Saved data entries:
------

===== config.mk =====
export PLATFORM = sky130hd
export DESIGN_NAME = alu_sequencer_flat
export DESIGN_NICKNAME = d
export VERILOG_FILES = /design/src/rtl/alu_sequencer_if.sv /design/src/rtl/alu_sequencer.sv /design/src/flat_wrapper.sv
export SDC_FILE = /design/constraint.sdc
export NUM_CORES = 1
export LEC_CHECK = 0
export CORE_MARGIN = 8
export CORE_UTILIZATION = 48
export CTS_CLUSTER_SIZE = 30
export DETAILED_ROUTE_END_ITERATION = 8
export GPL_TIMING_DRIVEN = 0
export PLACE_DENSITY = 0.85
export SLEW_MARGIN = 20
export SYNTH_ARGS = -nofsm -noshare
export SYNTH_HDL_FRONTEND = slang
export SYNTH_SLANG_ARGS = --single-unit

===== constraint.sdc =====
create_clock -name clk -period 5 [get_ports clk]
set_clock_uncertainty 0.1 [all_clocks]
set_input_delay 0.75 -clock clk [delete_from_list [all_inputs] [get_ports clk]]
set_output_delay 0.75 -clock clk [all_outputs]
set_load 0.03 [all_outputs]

------

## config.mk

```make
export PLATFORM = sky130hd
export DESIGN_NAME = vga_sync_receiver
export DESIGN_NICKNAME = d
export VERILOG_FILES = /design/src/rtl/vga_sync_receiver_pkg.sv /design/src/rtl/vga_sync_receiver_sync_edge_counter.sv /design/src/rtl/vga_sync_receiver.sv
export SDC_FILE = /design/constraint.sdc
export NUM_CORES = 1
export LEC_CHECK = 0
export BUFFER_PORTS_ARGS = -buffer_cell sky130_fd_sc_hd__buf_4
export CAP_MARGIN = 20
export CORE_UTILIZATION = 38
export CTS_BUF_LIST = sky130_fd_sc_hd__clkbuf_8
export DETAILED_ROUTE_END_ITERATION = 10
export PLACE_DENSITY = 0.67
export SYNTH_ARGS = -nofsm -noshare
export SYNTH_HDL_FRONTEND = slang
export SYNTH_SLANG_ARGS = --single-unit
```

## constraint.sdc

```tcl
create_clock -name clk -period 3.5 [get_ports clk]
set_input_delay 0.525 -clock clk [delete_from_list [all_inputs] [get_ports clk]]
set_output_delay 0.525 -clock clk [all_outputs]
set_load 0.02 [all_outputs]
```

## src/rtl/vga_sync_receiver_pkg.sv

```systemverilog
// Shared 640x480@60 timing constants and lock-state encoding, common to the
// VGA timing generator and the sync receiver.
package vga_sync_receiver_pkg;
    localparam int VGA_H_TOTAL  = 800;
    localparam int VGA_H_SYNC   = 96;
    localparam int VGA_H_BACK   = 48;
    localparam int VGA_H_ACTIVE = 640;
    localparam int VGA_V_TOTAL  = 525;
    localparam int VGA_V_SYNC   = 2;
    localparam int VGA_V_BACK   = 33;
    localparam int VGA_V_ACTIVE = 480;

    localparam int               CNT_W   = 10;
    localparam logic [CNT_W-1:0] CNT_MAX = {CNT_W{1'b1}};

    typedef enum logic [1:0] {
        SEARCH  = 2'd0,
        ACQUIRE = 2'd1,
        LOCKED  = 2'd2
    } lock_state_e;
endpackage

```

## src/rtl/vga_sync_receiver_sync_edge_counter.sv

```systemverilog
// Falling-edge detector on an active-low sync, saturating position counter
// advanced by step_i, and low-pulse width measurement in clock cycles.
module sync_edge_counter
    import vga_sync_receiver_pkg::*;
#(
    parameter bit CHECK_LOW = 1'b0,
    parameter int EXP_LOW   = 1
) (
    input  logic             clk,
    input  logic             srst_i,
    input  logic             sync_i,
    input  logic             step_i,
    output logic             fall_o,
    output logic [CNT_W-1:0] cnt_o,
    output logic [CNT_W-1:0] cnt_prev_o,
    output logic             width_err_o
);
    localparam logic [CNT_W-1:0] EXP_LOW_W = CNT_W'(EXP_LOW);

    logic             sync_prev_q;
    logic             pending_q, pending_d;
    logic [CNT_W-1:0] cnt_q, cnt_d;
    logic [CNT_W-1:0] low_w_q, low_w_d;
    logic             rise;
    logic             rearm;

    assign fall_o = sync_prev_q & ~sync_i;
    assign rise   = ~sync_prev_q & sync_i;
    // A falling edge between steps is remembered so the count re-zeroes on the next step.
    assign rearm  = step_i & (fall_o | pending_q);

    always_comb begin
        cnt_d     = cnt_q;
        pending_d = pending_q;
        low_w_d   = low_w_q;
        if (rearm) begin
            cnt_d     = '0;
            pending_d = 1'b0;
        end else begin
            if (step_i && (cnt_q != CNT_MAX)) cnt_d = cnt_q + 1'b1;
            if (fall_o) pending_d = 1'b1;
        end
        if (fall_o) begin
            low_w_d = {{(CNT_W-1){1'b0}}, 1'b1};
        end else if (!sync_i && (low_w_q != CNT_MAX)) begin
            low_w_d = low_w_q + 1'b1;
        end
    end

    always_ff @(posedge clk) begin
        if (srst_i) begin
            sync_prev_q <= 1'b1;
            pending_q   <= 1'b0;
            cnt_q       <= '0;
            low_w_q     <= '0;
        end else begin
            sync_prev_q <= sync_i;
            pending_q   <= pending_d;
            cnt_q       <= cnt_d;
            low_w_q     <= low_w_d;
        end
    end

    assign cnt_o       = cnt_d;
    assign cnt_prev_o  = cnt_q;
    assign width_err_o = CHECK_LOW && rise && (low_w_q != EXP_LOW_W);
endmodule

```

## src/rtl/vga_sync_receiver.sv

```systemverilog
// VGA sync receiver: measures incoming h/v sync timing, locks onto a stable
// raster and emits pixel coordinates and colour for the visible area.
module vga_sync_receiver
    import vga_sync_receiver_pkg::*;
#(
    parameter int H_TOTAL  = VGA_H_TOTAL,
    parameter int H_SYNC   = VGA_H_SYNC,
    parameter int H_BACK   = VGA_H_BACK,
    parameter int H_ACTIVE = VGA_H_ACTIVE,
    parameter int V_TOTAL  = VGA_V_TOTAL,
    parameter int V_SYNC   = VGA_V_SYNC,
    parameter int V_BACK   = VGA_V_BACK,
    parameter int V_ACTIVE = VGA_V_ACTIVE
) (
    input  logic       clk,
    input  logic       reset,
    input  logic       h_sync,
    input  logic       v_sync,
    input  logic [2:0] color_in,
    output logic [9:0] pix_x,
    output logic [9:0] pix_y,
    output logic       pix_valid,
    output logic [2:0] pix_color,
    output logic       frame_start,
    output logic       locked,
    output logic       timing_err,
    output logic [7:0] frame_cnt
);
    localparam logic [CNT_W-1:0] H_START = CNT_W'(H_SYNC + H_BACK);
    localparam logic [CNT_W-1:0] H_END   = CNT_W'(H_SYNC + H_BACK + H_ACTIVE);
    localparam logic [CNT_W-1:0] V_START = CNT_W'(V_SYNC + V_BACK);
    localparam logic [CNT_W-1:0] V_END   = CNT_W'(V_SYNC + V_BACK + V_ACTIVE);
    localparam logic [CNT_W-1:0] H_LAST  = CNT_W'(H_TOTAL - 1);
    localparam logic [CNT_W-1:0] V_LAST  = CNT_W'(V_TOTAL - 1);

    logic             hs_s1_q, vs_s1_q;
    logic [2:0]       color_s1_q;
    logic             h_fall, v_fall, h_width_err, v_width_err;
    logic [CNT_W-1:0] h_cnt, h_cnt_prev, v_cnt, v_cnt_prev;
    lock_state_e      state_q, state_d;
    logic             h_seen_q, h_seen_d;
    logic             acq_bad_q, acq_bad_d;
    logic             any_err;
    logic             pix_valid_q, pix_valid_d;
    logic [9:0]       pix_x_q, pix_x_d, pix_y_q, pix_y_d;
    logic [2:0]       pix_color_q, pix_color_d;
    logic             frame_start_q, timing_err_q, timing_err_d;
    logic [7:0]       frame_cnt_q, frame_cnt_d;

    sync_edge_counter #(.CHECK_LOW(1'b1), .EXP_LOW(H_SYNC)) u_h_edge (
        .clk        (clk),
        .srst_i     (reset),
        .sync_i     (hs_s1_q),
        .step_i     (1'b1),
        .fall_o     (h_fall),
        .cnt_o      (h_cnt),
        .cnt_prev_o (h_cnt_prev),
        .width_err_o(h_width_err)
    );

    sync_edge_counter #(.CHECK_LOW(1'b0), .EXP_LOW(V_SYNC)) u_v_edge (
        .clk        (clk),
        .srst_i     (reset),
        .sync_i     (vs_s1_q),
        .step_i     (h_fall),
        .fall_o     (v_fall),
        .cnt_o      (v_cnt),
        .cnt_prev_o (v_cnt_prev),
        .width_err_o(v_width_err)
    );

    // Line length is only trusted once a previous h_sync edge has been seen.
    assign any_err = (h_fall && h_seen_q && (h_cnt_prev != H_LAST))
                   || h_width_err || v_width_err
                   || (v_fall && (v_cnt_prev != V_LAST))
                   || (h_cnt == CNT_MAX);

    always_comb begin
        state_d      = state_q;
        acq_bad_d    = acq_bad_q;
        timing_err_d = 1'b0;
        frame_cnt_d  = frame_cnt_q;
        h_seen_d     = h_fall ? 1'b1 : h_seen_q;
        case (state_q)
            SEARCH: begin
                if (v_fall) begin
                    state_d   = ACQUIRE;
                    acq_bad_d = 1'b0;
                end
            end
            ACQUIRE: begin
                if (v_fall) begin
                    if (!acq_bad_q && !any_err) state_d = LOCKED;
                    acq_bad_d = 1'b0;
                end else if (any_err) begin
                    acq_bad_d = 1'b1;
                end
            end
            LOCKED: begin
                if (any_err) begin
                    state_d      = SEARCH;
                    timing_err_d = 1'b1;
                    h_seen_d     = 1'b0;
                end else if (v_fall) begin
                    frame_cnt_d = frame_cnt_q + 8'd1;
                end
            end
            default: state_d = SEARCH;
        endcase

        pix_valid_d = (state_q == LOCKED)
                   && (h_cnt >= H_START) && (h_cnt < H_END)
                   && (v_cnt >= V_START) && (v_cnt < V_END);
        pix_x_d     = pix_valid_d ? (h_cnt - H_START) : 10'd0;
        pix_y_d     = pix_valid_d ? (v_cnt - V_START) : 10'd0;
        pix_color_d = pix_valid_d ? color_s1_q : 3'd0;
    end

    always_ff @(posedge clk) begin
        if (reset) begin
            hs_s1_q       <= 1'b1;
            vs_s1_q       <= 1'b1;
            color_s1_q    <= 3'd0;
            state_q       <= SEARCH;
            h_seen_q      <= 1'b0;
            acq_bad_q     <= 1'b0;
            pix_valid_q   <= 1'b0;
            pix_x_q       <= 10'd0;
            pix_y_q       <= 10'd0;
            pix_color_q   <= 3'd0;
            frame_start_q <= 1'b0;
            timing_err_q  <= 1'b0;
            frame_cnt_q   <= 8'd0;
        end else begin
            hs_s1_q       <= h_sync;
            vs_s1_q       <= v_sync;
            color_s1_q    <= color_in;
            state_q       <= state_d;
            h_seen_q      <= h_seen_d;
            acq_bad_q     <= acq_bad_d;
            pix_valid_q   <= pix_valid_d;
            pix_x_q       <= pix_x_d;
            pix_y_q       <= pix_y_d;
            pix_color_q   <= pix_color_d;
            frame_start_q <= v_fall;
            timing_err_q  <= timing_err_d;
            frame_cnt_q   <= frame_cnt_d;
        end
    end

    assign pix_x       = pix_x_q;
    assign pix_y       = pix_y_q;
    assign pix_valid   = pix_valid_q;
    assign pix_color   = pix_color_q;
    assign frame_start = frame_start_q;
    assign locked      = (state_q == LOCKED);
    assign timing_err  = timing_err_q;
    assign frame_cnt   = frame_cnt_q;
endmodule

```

------

Exercise directions:
Lines above with the word "parameter" should be counted, and the reply is that count alone.

Answer box:
10